A recent report says that the US federal court, which is in charge of immigration cases and the implementation of immigration laws, is “flawed,” unable to keep up with the amount of pending cases even despite the increases in presiding judges. The system is laden with problems, according to the report, including an inordinately lengthy completion time for a number of immigration appeals and cases, as well as performance reports that are incomplete and feature overstated accomplishments amongst other examples of inaccurate reporting, the Washington Times claims.
The Executive Office for Immigration Review has the responsibility for judging cases that relate to undocumented workers and gets to decide whether or not illegal immigrants should be deported from the United States. The EOIR was recently reviewed by Justice Department Inspector Michael Horowitz, who found that it has failed to manage to process cases in a timely manner.

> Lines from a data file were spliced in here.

===== config.mk =====
export PLATFORM = sky130hd
export DESIGN_NAME = ext_irq_unit
export DESIGN_NICKNAME = d
export VERILOG_FILES = /design/src/rtl/eir_pkg.sv /design/src/rtl/eir_post_decode.sv /design/src/rtl/eir_state.sv /design/src/rtl/eir_event_arb.sv /design/src/rtl/ext_irq_unit.sv
export SDC_FILE = /design/constraint.sdc
export NUM_CORES = 1
export LEC_CHECK = 0
export BUFFER_PORTS_ARGS = -buffer_cell sky130_fd_sc_hd__clkbuf_2
export CAP_MARGIN = 20
export CORE_UTILIZATION = 49
export DETAILED_ROUTE_END_ITERATION = 8
export HOLD_SLACK_MARGIN = 0.15
export MAX_ROUTING_LAYER = met4
export PLACE_DENSITY = 0.81
export SETUP_SLACK_MARGIN = 0.4
export SYNTH_ARGS = -nofsm -noshare
export SYNTH_HDL_FRONTEND = slang
export SYNTH_SLANG_ARGS = --single-unit

===== constraint.sdc =====
create_clock -name clk -period 2 [get_ports clk]
set_input_delay 0.2 -clock clk [delete_from_list [all_inputs] [get_ports clk]]
set_output_delay 0.2 -clock clk [all_outputs]
set_load 0.05 [all_outputs]

===== src/rtl/eir_pkg.sv =====
package eir_pkg;
  localparam int unsigned BUS_DATA_W = 32;
  localparam logic [2:0] BUS_WORD_BYTES = 3'd4;

  typedef enum logic {
    EVT_EXT = 1'b0,
    EVT_TOC = 1'b1
  } evt_kind_t;

  // true when an access has the single legal size of the posting word
  function automatic logic word_access(input logic [2:0] nbytes);
    return nbytes == BUS_WORD_BYTES;
  endfunction
endpackage


===== src/rtl/eir_post_decode.sv =====
module eir_post_decode
  import eir_pkg::*;
#(
  parameter int unsigned NARROW_W = 32,
  parameter int unsigned WIDE_W   = 64,
  parameter bit          HAS_WIDE = 1'b1
) (
  input  logic                  bus_wr_en,
  input  logic [2:0]            bus_size,
  input  logic [BUS_DATA_W-1:0] bus_wdata,
  input  logic                  timer_alarm,
  input  logic                  wide_sel,
  output logic                  use_wide,
  output logic                  post_accept,
  output logic [WIDE_W-1:0]     set_vec
);
  localparam int unsigned IDX_W  = $clog2(WIDE_W);
  localparam int unsigned NIDX_W = $clog2(NARROW_W);

  logic [IDX_W-1:0] post_slot;
  logic [IDX_W-1:0] top_slot;
  logic             unused_data_hi;

  generate
    if (HAS_WIDE) begin : g_wide_capable
      assign use_wide = wide_sel;
    end else begin : g_narrow_only
      logic unused_wide_sel;
      assign unused_wide_sel = wide_sel;
      assign use_wide        = 1'b0;
    end
  endgenerate

  // Number counted from the top end: inverting the low bits folds
  // (W-1) - (n mod W) for a power-of-two width.
  function automatic logic [IDX_W-1:0] slot_of(input logic [IDX_W-1:0] num,
                                               input logic wide);
    logic [IDX_W-1:0] r;
    if (wide) r = ~num;
    else      r = {{(IDX_W-NIDX_W){1'b0}}, ~num[NIDX_W-1:0]};
    return r;
  endfunction

  function automatic logic [WIDE_W-1:0] onehot(input logic [IDX_W-1:0] i);
    return {{(WIDE_W-1){1'b0}}, 1'b1} << i;
  endfunction

  assign unused_data_hi = ^bus_wdata[BUS_DATA_W-1:IDX_W];
  assign post_accept    = bus_wr_en && word_access(bus_size);
  assign post_slot      = slot_of(bus_wdata[IDX_W-1:0], use_wide);
  assign top_slot       = use_wide ? IDX_W'(WIDE_W-1) : IDX_W'(NARROW_W-1);

  assign set_vec = (post_accept ? onehot(post_slot) : '0)
                 | (timer_alarm ? onehot(top_slot)  : '0);
endmodule


===== src/rtl/eir_state.sv =====
module eir_state #(
  parameter int unsigned W = 64
) (
  input  logic         clk,
  input  logic         rst_n,
  input  logic [W-1:0] set_vec,
  input  logic         clr_we,
  input  logic [W-1:0] clr_data,
  input  logic         mask_we,
  input  logic [W-1:0] mask_data,
  output logic [W-1:0] pend_q,
  output logic [W-1:0] mask_q,
  output logic         irq_hard
);
  logic [W-1:0] clr_vec;
  logic [W-1:0] pend_d;

  // posts are applied after the clear so a colliding post survives
  function automatic logic [W-1:0] next_pending(input logic [W-1:0] cur,
                                                input logic [W-1:0] clr,
                                                input logic [W-1:0] set);
    return (cur & ~clr) | set;
  endfunction

  assign clr_vec = clr_we ? clr_data : '0;
  assign pend_d  = next_pending(pend_q, clr_vec, set_vec);

  always_ff @(posedge clk) begin
    if (!rst_n) begin
      pend_q <= '0;
      mask_q <= '0;
    end else begin
      pend_q <= pend_d;
      if (mask_we) mask_q <= mask_data;
    end
  end

  assign irq_hard = |(pend_q & mask_q);
endmodule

In the time period of 2006 to 2010 a total of 27 new judges were added to the court by the US government in a bid to handle more cases, yet the increased manpower has failed to have the desired effect, with the number of immigration court cases that were completed in the course of those four years actually decreasing by as much as 11%.
Horowitz found that the performance of EOIR performance reporting, both for the immigration courts and the Board of Immigration Appeals, is flawed to such an extent that officials from the Justice Department cannot determine how well such cases and appeals are being processed or how to identify improvements.